▶ [Assignment]: Starting at the top of the entries below, print each line exactly until the line with "prop) else $error(msg);" has been printed too.

Saved entries:
### src/design/radix_integer_parser_unit_macros.svh
`ifndef RADIX_INTEGER_PARSER_UNIT_MACROS_SVH
`define RADIX_INTEGER_PARSER_UNIT_MACROS_SVH

// Plain check, off while in reset.
`define RIP_ASSERT(label, clk, rst_n, prop, msg) \
  label: assert property (@(posedge clk) disable iff (!rst_n) prop) else $error(msg);

// Implication to the following cycle, off while in reset.
`define RIP_ASSERT_NEXT(label, clk, rst_n, ante, cons, msg) \
  label: assert property (@(posedge clk) disable iff (!rst_n) (ante) |=> (cons)) \
    else $error(msg);

`endif

### src/design/rip_pkg.sv
package rip_pkg;

  localparam int VALUE_BITS    = 32;
  localparam int RADIX_BITS    = 6;
  localparam int DIGIT_BITS    = 6;
  localparam int CFG_ADDR_BITS = 3;
  localparam int CFG_DATA_BITS = 32;
  localparam int MID_DEPTH     = 4;
  localparam int OUT_DEPTH     = 2;

  localparam logic [DIGIT_BITS-1:0] DIGIT_NONE  = 6'd63;
  localparam logic [RADIX_BITS-1:0] RADIX_RESET = 6'd10;
  localparam logic [RADIX_BITS-1:0] RADIX_HEX   = 6'd16;
  localparam logic [RADIX_BITS-1:0] RADIX_MAX   = 6'd36;
  localparam logic [RADIX_BITS-1:0] RADIX_AUTO  = 6'd0;
  localparam logic [RADIX_BITS-1:0] RADIX_BAD   = 6'd1;

  localparam logic REG_RADIX_IDX = 1'b0;

  typedef struct packed {
    logic [7:0] char_code;
    logic       last_char;
  } in_item_t;

  typedef struct packed {
    logic signed [VALUE_BITS-1:0] parsed_value;
    logic                         is_defined;
  } out_item_t;

  typedef struct packed {
    logic [DIGIT_BITS-1:0] digit;
    logic                  is_space;
    logic                  is_minus;
    logic                  is_x;
    logic                  last;
  } cls_item_t;

endpackage

### src/design/radix_integer_parser_unit.sv
// Streaming string-to-integer converter, one string byte per transfer.
// Input queue side: drive in_item and push; a transfer happens when push is
// high and full is low. last_char marks the final byte of a string.
// Result queue side: while empty is low, out_item holds the oldest result;
// pop takes it. Exactly one result per string, on its last byte.
// Throughput: one byte per cycle while nothing stalls, set by the single
// multiply-add of the digit unit in the back end. The result of a string
// passes the front register, the classified-byte queue and the finish
// register, then is written into the result queue.
// When the result side stalls, only a last byte waits, once the finish register
// and result queue are full; then full rises through the classified-byte queue.
// Radix register at byte address 0 of the APB port, reset value 10;
// write it only while the block is idle.
// Reset (rst_n low, synchronous) empties all queues, sets the radix to 10
// and clears the per-string parse state.
module radix_integer_parser_unit #(
  parameter int MID_DEPTH = rip_pkg::MID_DEPTH,
  parameter int OUT_DEPTH = rip_pkg::OUT_DEPTH
) (
  input  logic                               clk,
  input  logic                               rst_n,
  input  logic                               push,
  input  rip_pkg::in_item_t                  in_item,
  output logic                               full,
  output logic                               empty,
  input  logic                               pop,
  output rip_pkg::out_item_t                 out_item,
  input  logic                               psel,
  input  logic                               penable,
  input  logic                               pwrite,
  input  logic [rip_pkg::CFG_ADDR_BITS-1:0]  paddr,
  input  logic [rip_pkg::CFG_DATA_BITS-1:0]  pwdata,
  output logic [rip_pkg::CFG_DATA_BITS-1:0]  prdata,
  output logic                               pready
);

  localparam int CW = $bits(rip_pkg::cls_item_t);
  localparam int OW = $bits(rip_pkg::out_item_t);

  logic [rip_pkg::RADIX_BITS-1:0] radix_r;
  logic                           cfg_wr;

  logic               cls_push, cls_full, cls_pop, cls_empty;
  rip_pkg::cls_item_t cls_in, cls_out;
  logic [CW-1:0]      cls_rdata;

  logic               res_push, res_full;
  rip_pkg::out_item_t res_item;
  logic [OW-1:0]      out_rdata;

  assign pready = 1'b1;
  assign cfg_wr = psel && penable && pwrite && pready && (paddr[2] == rip_pkg::REG_RADIX_IDX);
  assign prdata = (paddr[2] == rip_pkg::REG_RADIX_IDX) ?
                  rip_pkg::CFG_DATA_BITS'(radix_r) : '0;

  always_ff @(posedge clk) begin
    if (!rst_n) begin
      radix_r <= rip_pkg::RADIX_RESET;
    end else if (cfg_wr) begin
      radix_r <= pwdata[rip_pkg::RADIX_BITS-1:0];
    end
  end

  rip_front u_front (
    .clk      (clk),
    .rst_n    (rst_n),
    .push     (push),
    .in_item  (in_item),
    .full     (full),
    .cls_push (cls_push),
    .cls_item (cls_in),
    .cls_full (cls_full)
  );

  rip_fifo #(
    .WIDTH (CW),
    .DEPTH (MID_DEPTH)
  ) u_cls_fifo (
    .clk   (clk),
    .rst_n (rst_n),
    .push  (cls_push),
    .wdata (cls_in),
    .full  (cls_full),
    .pop   (cls_pop),
    .rdata (cls_rdata),
    .empty (cls_empty)
  );

  assign cls_out = rip_pkg::cls_item_t'(cls_rdata);

  rip_back u_back (
    .clk           (clk),
    .rst_n         (rst_n),
    .radix_setting (radix_r),
    .cls_item      (cls_out),
    .cls_empty     (cls_empty),
    .cls_pop       (cls_pop),
    .res_push      (res_push),
    .res_item      (res_item),
    .res_full      (res_full)
  );

  rip_fifo #(
    .WIDTH (OW),
    .DEPTH (OUT_DEPTH)
  ) u_out_fifo (
    .clk   (clk),
    .rst_n (rst_n),
    .push  (res_push),
    .wdata (res_item),
    .full  (res_full),
    .pop   (pop),
    .rdata (out_rdata),
    .empty (empty)
  );

  assign out_item = rip_pkg::out_item_t'(out_rdata);

endmodule

### src/design/rip_fifo.sv
`include "radix_integer_parser_unit_macros.svh"

module rip_fifo #(
  parameter int WIDTH = 8,
  parameter int DEPTH = 2
) (
  input  logic             clk,
  input  logic             rst_n,
  input  logic             push,
  input  logic [WIDTH-1:0] wdata,
  output logic             full,
  input  logic             pop,
  output logic [WIDTH-1:0] rdata,
  output logic             empty
);

  localparam int PW = (DEPTH > 1) ? $clog2(DEPTH) : 1;
  localparam int CW = $clog2(DEPTH + 1);

  logic [WIDTH-1:0] mem_r [DEPTH];
  logic [PW-1:0]    wr_ptr_r, wr_ptr_nxt;
  logic [PW-1:0]    rd_ptr_r, rd_ptr_nxt;
  logic [CW-1:0]    cnt_r, cnt_nxt;
  logic             do_push, do_pop;

  assign full    = (cnt_r == CW'(DEPTH));
  assign empty   = (cnt_r == '0);
  assign do_push = push && !full;
  assign do_pop  = pop && !empty;
  assign rdata   = mem_r[rd_ptr_r];

  always_comb begin
    wr_ptr_nxt = wr_ptr_r;
    rd_ptr_nxt = rd_ptr_r;
    cnt_nxt    = cnt_r;
    if (do_push) begin
      wr_ptr_nxt = (wr_ptr_r == PW'(DEPTH - 1)) ? '0 : wr_ptr_r + 1'b1;
    end
    if (do_pop) begin
      rd_ptr_nxt = (rd_ptr_r == PW'(DEPTH - 1)) ? '0 : rd_ptr_r + 1'b1;
    end
    if (do_push && !do_pop) begin
      cnt_nxt = cnt_r + 1'b1;
    end else if (do_pop && !do_push) begin
      cnt_nxt = cnt_r - 1'b1;
    end
  end

  always_ff @(posedge clk) begin
    if (!rst_n) begin
      wr_ptr_r <= '0;
      rd_ptr_r <= '0;
      cnt_r    <= '0;
    end else begin
      wr_ptr_r <= wr_ptr_nxt;
      rd_ptr_r <= rd_ptr_nxt;
      cnt_r    <= cnt_nxt;
    end
  end

  always_ff @(posedge clk) begin
    if (do_push) begin
      mem_r[wr_ptr_r] <= wdata;
    end
  end

  `RIP_ASSERT(a_cnt_bound, clk, rst_n, cnt_r <= CW'(DEPTH), "fifo count above depth")
  `RIP_ASSERT_NEXT(a_cnt_up, clk, rst_n, do_push && !do_pop, cnt_r == $past(cnt_r) + 1'b1, "fifo count did not step up")

endmodule

### src/design/rip_front.sv
module rip_front (
  input  logic               clk,
  input  logic               rst_n,
  input  logic               push,
  input  rip_pkg::in_item_t  in_item,
  output logic               full,
  output logic               cls_push,
  output rip_pkg::cls_item_t cls_item,
  input  logic               cls_full
);

  localparam logic [7:0] CH_TAB   = 8'h09;
  localparam logic [7:0] CH_LF    = 8'h0A;
  localparam logic [7:0] CH_VT    = 8'h0B;
  localparam logic [7:0] CH_FF    = 8'h0C;
  localparam logic [7:0] CH_CR    = 8'h0D;
  localparam logic [7:0] CH_SP    = 8'h20;
  localparam logic [7:0] CH_NBSP  = 8'hA0;
  localparam logic [7:0] CH_MINUS = 8'h2D;
  localparam logic [7:0] CH_0     = 8'h30;
  localparam logic [7:0] CH_9     = 8'h39;
  localparam logic [7:0] CH_UA    = 8'h41;
  localparam logic [7:0] CH_UZ    = 8'h5A;
  localparam logic [7:0] CH_LA    = 8'h61;
  localparam logic [7:0] CH_LZ    = 8'h7A;
  localparam logic [7:0] CH_UX    = 8'h58;
  localparam logic [7:0] CH_LX    = 8'h78;

  logic               valid_r, valid_nxt;
  rip_pkg::cls_item_t item_r;
  rip_pkg::cls_item_t cls_nxt;
  logic               accept;
  logic [7:0]         c;

  assign full     = valid_r && cls_full;
  assign accept   = push && !full;
  assign cls_push = valid_r && !cls_full;
  assign cls_item = item_r;
  assign valid_nxt = accept || (valid_r && cls_full);
  assign c        = in_item.char_code;

  always_comb begin
    cls_nxt.last     = in_item.last_char;
    cls_nxt.is_minus = (c == CH_MINUS);
    cls_nxt.is_x     = (c == CH_LX) || (c == CH_UX);
    cls_nxt.is_space = (c == CH_TAB) || (c == CH_LF) || (c == CH_VT) || (c == CH_FF) ||
                       (c == CH_CR) || (c == CH_SP) || (c == CH_NBSP);
    if (c >= CH_0 && c <= CH_9) begin
      cls_nxt.digit = rip_pkg::DIGIT_BITS'(c - CH_0);
    end else if (c >= CH_LA && c <= CH_LZ) begin
      cls_nxt.digit = rip_pkg::DIGIT_BITS'(c - CH_LA + 8'd10);
    end else if (c >= CH_UA && c <= CH_UZ) begin
      cls_nxt.digit = rip_pkg::DIGIT_BITS'(c - CH_UA + 8'd10);
    end else begin
      cls_nxt.digit = rip_pkg::DIGIT_NONE;
    end
  end

  always_ff @(posedge clk) begin
    if (!rst_n) begin
      valid_r <= 1'b0;
    end else begin
      valid_r <= valid_nxt;
    end
  end

  always_ff @(posedge clk) begin
    if (accept) begin
      item_r <= cls_nxt;
    end
  end

endmodule

### src/design/rip_back.sv
`include "radix_integer_parser_unit_macros.svh"

module rip_back (
  input  logic                                 clk,
  input  logic                                 rst_n,
  input  logic [rip_pkg::RADIX_BITS-1:0]       radix_setting,
  input  rip_pkg::cls_item_t                   cls_item,
  input  logic                                 cls_empty,
  output logic                                 cls_pop,
  output logic                                 res_push,
  output rip_pkg::out_item_t                   res_item,
  input  logic                                 res_full
);

  localparam int VB = rip_pkg::VALUE_BITS;
  localparam int RB = rip_pkg::RADIX_BITS;

  localparam logic [1:0] PH_WS     = 2'd0;
  localparam logic [1:0] PH_START  = 2'd1;
  localparam logic [1:0] PH_DIGITS = 2'd2;
  localparam logic [1:0] PH_STOP   = 2'd3;

  logic [1:0]    phase_r, phase_nxt;
  logic [VB-1:0] acc_r, acc_nxt;
  logic          neg_r, neg_nxt;
  logic          seen_r, seen_nxt;
  logic          prefix_r, prefix_nxt;
  logic [RB-1:0] act_radix_r, act_radix_nxt;

  logic          done_v_r, done_v_nxt;
  logic [VB-1:0] fin_acc_r;
  logic          fin_neg_r;
  logic          fin_ok_r;

  logic          done_ready, fire, finish;
  logic          hex_ok, bad, do_start, do_digits, do_take, zero_hex;
  logic [RB-1:0] radix;
  logic [VB-1:0] mac;

  assign done_ready = !done_v_r || !res_full;
  assign fire       = !cls_empty && (!cls_item.last || done_ready);
  assign finish     = fire && cls_item.last;
  assign cls_pop    = fire;

  assign hex_ok = (radix_setting == rip_pkg::RADIX_AUTO) || (radix_setting == rip_pkg::RADIX_HEX);
  assign bad    = (radix_setting == rip_pkg::RADIX_BAD) || (radix_setting > rip_pkg::RADIX_MAX);
  assign radix  = (radix_setting != rip_pkg::RADIX_AUTO) ? radix_setting : act_radix_r;
  assign mac    = acc_r * VB'(radix) + VB'(cls_item.digit);
  assign zero_hex = (cls_item.digit == '0) && hex_ok &&
                    (radix == ((radix_setting == rip_pkg::RADIX_AUTO) ?
                               rip_pkg::RADIX_RESET : rip_pkg::RADIX_HEX));

  always_comb begin
    phase_nxt     = phase_r;
    acc_nxt       = acc_r;
    neg_nxt       = neg_r;
    seen_nxt      = seen_r;
    prefix_nxt    = prefix_r;
    act_radix_nxt = act_radix_r;
    do_start      = 1'b0;
    do_digits     = 1'b0;
    do_take       = 1'b0;

    unique case (phase_r)
      PH_WS: begin
        if (cls_item.is_space) begin
          phase_nxt = PH_WS;
        end else if (cls_item.is_minus) begin
          neg_nxt   = 1'b1;
          phase_nxt = PH_START;
        end else begin
          do_start = 1'b1;
        end
      end
      PH_START:  do_start = 1'b1;
      PH_DIGITS: do_digits = 1'b1;
      PH_STOP:   phase_nxt = PH_STOP;
      default:   phase_nxt = PH_STOP;
    endcase

    if (do_start) begin
      if (zero_hex) begin
        acc_nxt    = '0;
        seen_nxt   = 1'b1;
        prefix_nxt = 1'b1;
        phase_nxt  = PH_DIGITS;
      end else begin
        do_take = 1'b1;
      end
    end

    if (do_digits) begin
      prefix_nxt = 1'b0;
      if (prefix_r && cls_item.is_x) begin
        acc_nxt  = '0;
        seen_nxt = 1'b0;
        if (radix_setting == rip_pkg::RADIX_AUTO) begin
          act_radix_nxt = rip_pkg::RADIX_HEX;
        end
      end else begin
        do_take = 1'b1;
      end
    end

    if (do_take) begin
      if (RB'(cls_item.digit) >= radix) begin
        phase_nxt  = PH_STOP;
        prefix_nxt = 1'b0;
      end else begin
        acc_nxt   = mac;
        seen_nxt  = 1'b1;
        phase_nxt = PH_DIGITS;
      end
    end
  end

  assign done_v_nxt = finish || (done_v_r && res_full);

  always_ff @(posedge clk) begin
    if (!rst_n) begin
      phase_r     <= PH_WS;
      acc_r       <= '0;
      neg_r       <= 1'b0;
      seen_r      <= 1'b0;
      prefix_r    <= 1'b0;
      act_radix_r <= rip_pkg::RADIX_RESET;
      done_v_r    <= 1'b0;
    end else begin
      done_v_r <= done_v_nxt;
      if (finish) begin
        phase_r     <= PH_WS;
        acc_r       <= '0;
        neg_r       <= 1'b0;
        seen_r      <= 1'b0;
        prefix_r    <= 1'b0;
        act_radix_r <= rip_pkg::RADIX_RESET;
      end else if (fire) begin
        phase_r     <= phase_nxt;
        acc_r       <= acc_nxt;
        neg_r       <= neg_nxt;
        seen_r      <= seen_nxt;
        prefix_r    <= prefix_nxt;
        act_radix_r <= act_radix_nxt;
      end
    end
  end

  always_ff @(posedge clk) begin
    if (finish) begin
      fin_ok_r  <= seen_nxt && !bad;
      fin_acc_r <= (seen_nxt && !bad) ? acc_nxt : '0;
      fin_neg_r <= neg_nxt;
    end
  end

  assign res_push              = done_v_r;
  assign res_item.parsed_value = fin_neg_r ? signed'(-fin_acc_r) : signed'(fin_acc_r);
  assign res_item.is_defined   = fin_ok_r;

  `RIP_ASSERT_NEXT(a_clear_after_last, clk, rst_n, finish, phase_r == PH_WS && !seen_r && !neg_r && acc_r == '0, "string state not cleared after last byte")
  `RIP_ASSERT_NEXT(a_done_hold, clk, rst_n, done_v_r && res_full, done_v_r && $stable(fin_acc_r), "pending result lost under stall")

endmodule
### config.mk
export PLATFORM = sky130hd
export DESIGN_NAME = radix_integer_parser_unit
export DESIGN_NICKNAME = d
export VERILOG_FILES = /design/src/design/rip_pkg.sv /design/src/design/radix_integer_parser_unit.sv /design/src/design/rip_fifo.sv /design/src/design/rip_front.sv /design/src/design/rip_back.sv
export VERILOG_INCLUDE_DIRS = /design/src /design/src/design
export SDC_FILE = /design/constraint.sdc
export NUM_CORES = 1
export LEC_CHECK = 0
export BUFFER_PORTS_ARGS = -buffer_cell sky130_fd_sc_hd__clkbuf_2
export CAP_MARGIN = 15
export CORE_AREA = 5 5 214 216
export DETAILED_ROUTE_END_ITERATION = 8
export DIE_AREA = 0 0 219 221
export PLACE_DENSITY = 0.54
export RECOVER_POWER = 50
export SKIP_CTS_REPAIR_TIMING = 1
export SLEW_MARGIN = 10
export SYNTH_ARGS = -nofsm -noshare
export SYNTH_HDL_FRONTEND = slang
export SYNTH_SLANG_ARGS = --single-unit
### constraint.sdc
create_clock -name clk -period 6.33 [get_ports clk]
set_input_delay 1.5825 -clock clk [delete_from_list [all_inputs] [get_ports clk]]
set_output_delay 1.5825 -clock clk [all_outputs]
set_load 0.005 [all_outputs]
==> flow_summary.yaml, run 1 <==
timing:
  worst_rel_slew_slack_pct: -94.8
  post-route-min-period_ns: 6.00
  clock_skew_ns: 0.0226
  timing_worst_slew_pin_value_ns: 2.91
  min_period_over_period_pct: 94.8
  setup_tns_ns: 0
  hold_viol: 0
  setup_viol: 0
  fmax_mhz: 167
  rsz_0062_raised_after_global_routing: "false"
  finalMaxSlewViolations: 69
routing:
  via_count: 10100
  routedWlPerCell_um: 17.0
  ant_nets: 0
  met2_routed_wl_mm: 16.4
  remaining_drc_errors: 0
  routedLengthMet1_mm: 16.0
  drt_first_pass_iters: 5
  routed-wl-met3_mm: 1.58
  postRouteWirelength_mm: 34.6
  drt_first_iter_violations: 468
  topRoutingLayerUsed: "met5"
  routed_via_density: 4.95
pwr:
  p_leak_nw: 7.10
  vdd_ir_drop_max_uv: 193
  power.density_cell_area_mw_per_mm2: 366
synth:
  yosys_warnings: 0
  synth_commonest_cells: "edfxtp_1, fa_1, nor2b_1"
  postSynthCellCount: 1372
  yosysTopAreaCellShare_pct: 29.8
  synth_top_cells_by_area: "edfxtp_1, fa_1, dfxtp_1"
  synth.largest_area_cell: "edfxtp_1"
  synth-seq-area-share_pct: 37.8
  most_repeated_cell_in_the_gate_level_netlist_after_synthesis: "edfxtp_1"
  post_synth_edffs: 150
  synth_seq_cells: 211
  yosys.cell_types.count: 67
  ys_async_sr_fraction_pct: 0
  ys.flop_type: "edfxtp_1"
  netlist_area_mm2: 0.0151
  syn-mean-instance-area_um2: 11.0
floorplanning:
  boundaryPins: 119
  die_w_um: 219
  initial_core_util_pct: 34.6
  chipHeight_um: 221
  core-area_mm2: 0.0437
  row_count: 77
  die_area_mm2: 0.0484
critical_path:
  worstPathCellList: "or4_4, nor2_1, a21oi_2, buf_4, nor2b_1, fa_1, fa_1, fa_1, ha_1, ha_1, a21oi_1, o211ai_1, a31oi_1, o21ai_0, o41ai_4, o21ai_1, a21o_1, or4_1, nand3_1"
  crit_required_ns: 6.82
  ff2ff_path_depth: 19
  critical_path_fanouts_max: 28
  crit_slowest_cell: "or4_4"
  end_kind: "register"
  critical-path-top-delay-family: "adder cells"
  cp_slowest_stage_delay_ns: 0.56
  worstPathBufferInverterCount: 1
  rrSetupSlack_ns: 0.33
  path_common_cell: "fa_1"
  sort_of_element_at_the_start_of_the_critical_path: "register"
  critical_path.reg2reg.startpoint: "radix_r[0]"
  cp.arrival_ns: 6.49
  worst_setup_path_type: "reg -> reg"
  crit-reg2reg-capture: "u_back.acc_r[31]"
run_status:
  violations_in_the_final_reports: "capacitance limit, slew limit"
  outcome: "complete, but fails checks"
final_layout:
  antenna_cells: 0
  post-route-util_pct: 38.7
  finish.cell_count_without_fillers: 2037
  area_growth_syn_to_layout_pct: 11.9
  number_of_nets_in_the_final_layout: 1682
  drive_above_1_share_pct: 13.3
flow_run:
  max-cap-violations: 2
clock_tree:
  clock_latency_ns: 0.56
  tritoncts_num_sinks: 211
  cts-buffers-inserted: 25
  cts_htree_levels: 1
  cts_tree: "yes"
  clock_path_buffers: 3
  worst_setup_hold_path_clk_slew_ns: 0.06
  cts_root_buffer: "clkbuf_16"
grt:
  groute.usage.overall_pct: 14.3
  grt_max_degree: 36
  first_global_vias: 10500
  global_route.overflow_total: 0
  grt_first_pass_wirelength_mm: 56.6
  grt_antenna_before_repair: 1
worst_hold_path:
  hold-path-cell-count: 0
  hold_path.startpoint: "u_back.fin_ok_r"
  holdCritPathClass: "reg -> reg"
  hold-path-endpoint: "u_out_fifo.mem_r[0][0]"
place:
  buffers_added_on_ports: 63
  place.detailed.instances: 1991
  place.gp.congestion: 0.866
  detailed_place_hpwl_mm: 25.6
==> sequential cells by signal, indices dropped and copies added, names as in the netlist, 3 cells and up, named ones only <==
| name | count |
|---|---|
| radix_r | 6 |
| u_front.cls_item | 10 |
| u_back.acc_r | 32 |
| u_out_fifo.mem_r | 66 |
| u_back.fin_acc_r | 32 |
| u_cls_fifo.cnt_r | 3 |
| u_cls_fifo.mem_r | 40 |
==> through the flow <==
step	instance area, um2	hold WS, ns	power (mW)	worst slack, ns
2_1_floorplan	15200	0.421	4.00	0.0146
3_3_place_gp	16100	0.432	4.75	0.0691
3_5_place_dp	16100	0.435	4.79	0.105
4_1_cts	16900	0.451	6.29	0.0955
5_1_grt	16900	0.458	6.68	0.000939
6_report	16900	0.451	6.20	0.326
==> area by class of cell <==
class / instances / area [um2]
clock buffers: 28 / 637
clock inverters: 18 / 203
fillers: 4333 / 26800
inverters: 64 / 240
multi-input cells: 1035 / 8890
flip-flops and latches: 211 / 5730
well taps: 592 / 741
repair buffers: 89 / 502
==> routing by layer <==
| metal | GRT usage (%) | vias to the layer above |
|---|---|---|
| met1 | 19.8 | 4983 |
| met3 | 2.13 | 41 |
| met4 | 3.08 | 2 |
| met5 | 0 | - |
| li1 | - | 4858 |
| met2 | 23.8 | 201 |
==> report_power, final <==
group / internal (mW) / leakage [nW] / switching (mW)
combinational: 1.03 / 4.82 / 1.50
sequential: 1.92 / 1.88 / 0.277
clock: 0.860 / 0.401 / 0.608
total: 3.81 / 7.10 / 2.39
==> cells by family after synthesis <==
family / Yosys count / synth area share (%)
compound gates: 247 / 11.1
xor+xnor: 72 / 4.17
fa+ha+maj: 205 / 22.6
buf+inv: 151 / 4.42
flops: 211 / 37.8
mux: 53 / 4.61
other cells: 2 / 0.0496
simple gates: 431 / 15.3
==> worst reg2reg max path: stages (launching register included) <==
cell and delay [ns]:
dfxtp_1 0.36, or4_4 0.56, nor2_1 0.13, a21oi_2 0.08, buf_4 0.27, nor2b_1 0.21
fa_1 0.48, fa_1 0.52, fa_1 0.51, ha_1 0.31, ha_1 0.37, a21oi_1 0.17
o211ai_1 0.15, a31oi_1 0.26, o21ai_0 0.23, o41ai_4 0.42, o21ai_1 0.13, a21o_1 0.23
or4_1 0.47, nand3_1 0.08
==> worst max-delay path by stage <==
stage	startpoint	end	slack, ns	depth (start not counted)
global placement	radix_r[0]	u_back.acc_r[31]	0.07	21
CTS	radix_r[0]	u_back.acc_r[31]	0.1	21
floorplan	radix_r[1]	u_back.acc_r[31]	0.01	24
detailed placement	radix_r[0]	u_back.acc_r[31]	0.10	21
global route	radix_r[0]	u_back.fin_acc_r[28]	0.0009	21
finish	radix_r[0]	u_back.acc_r[31]	0.33	19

▶ [Solution to the exercise]:
### src/design/radix_integer_parser_unit_macros.svh
`ifndef RADIX_INTEGER_PARSER_UNIT_MACROS_SVH
`define RADIX_INTEGER_PARSER_UNIT_MACROS_SVH

// Plain check, off while in reset.
`define RIP_ASSERT(label, clk, rst_n, prop, msg) \
  label: assert property (@(posedge clk) disable iff (!rst_n) prop) else $error(msg);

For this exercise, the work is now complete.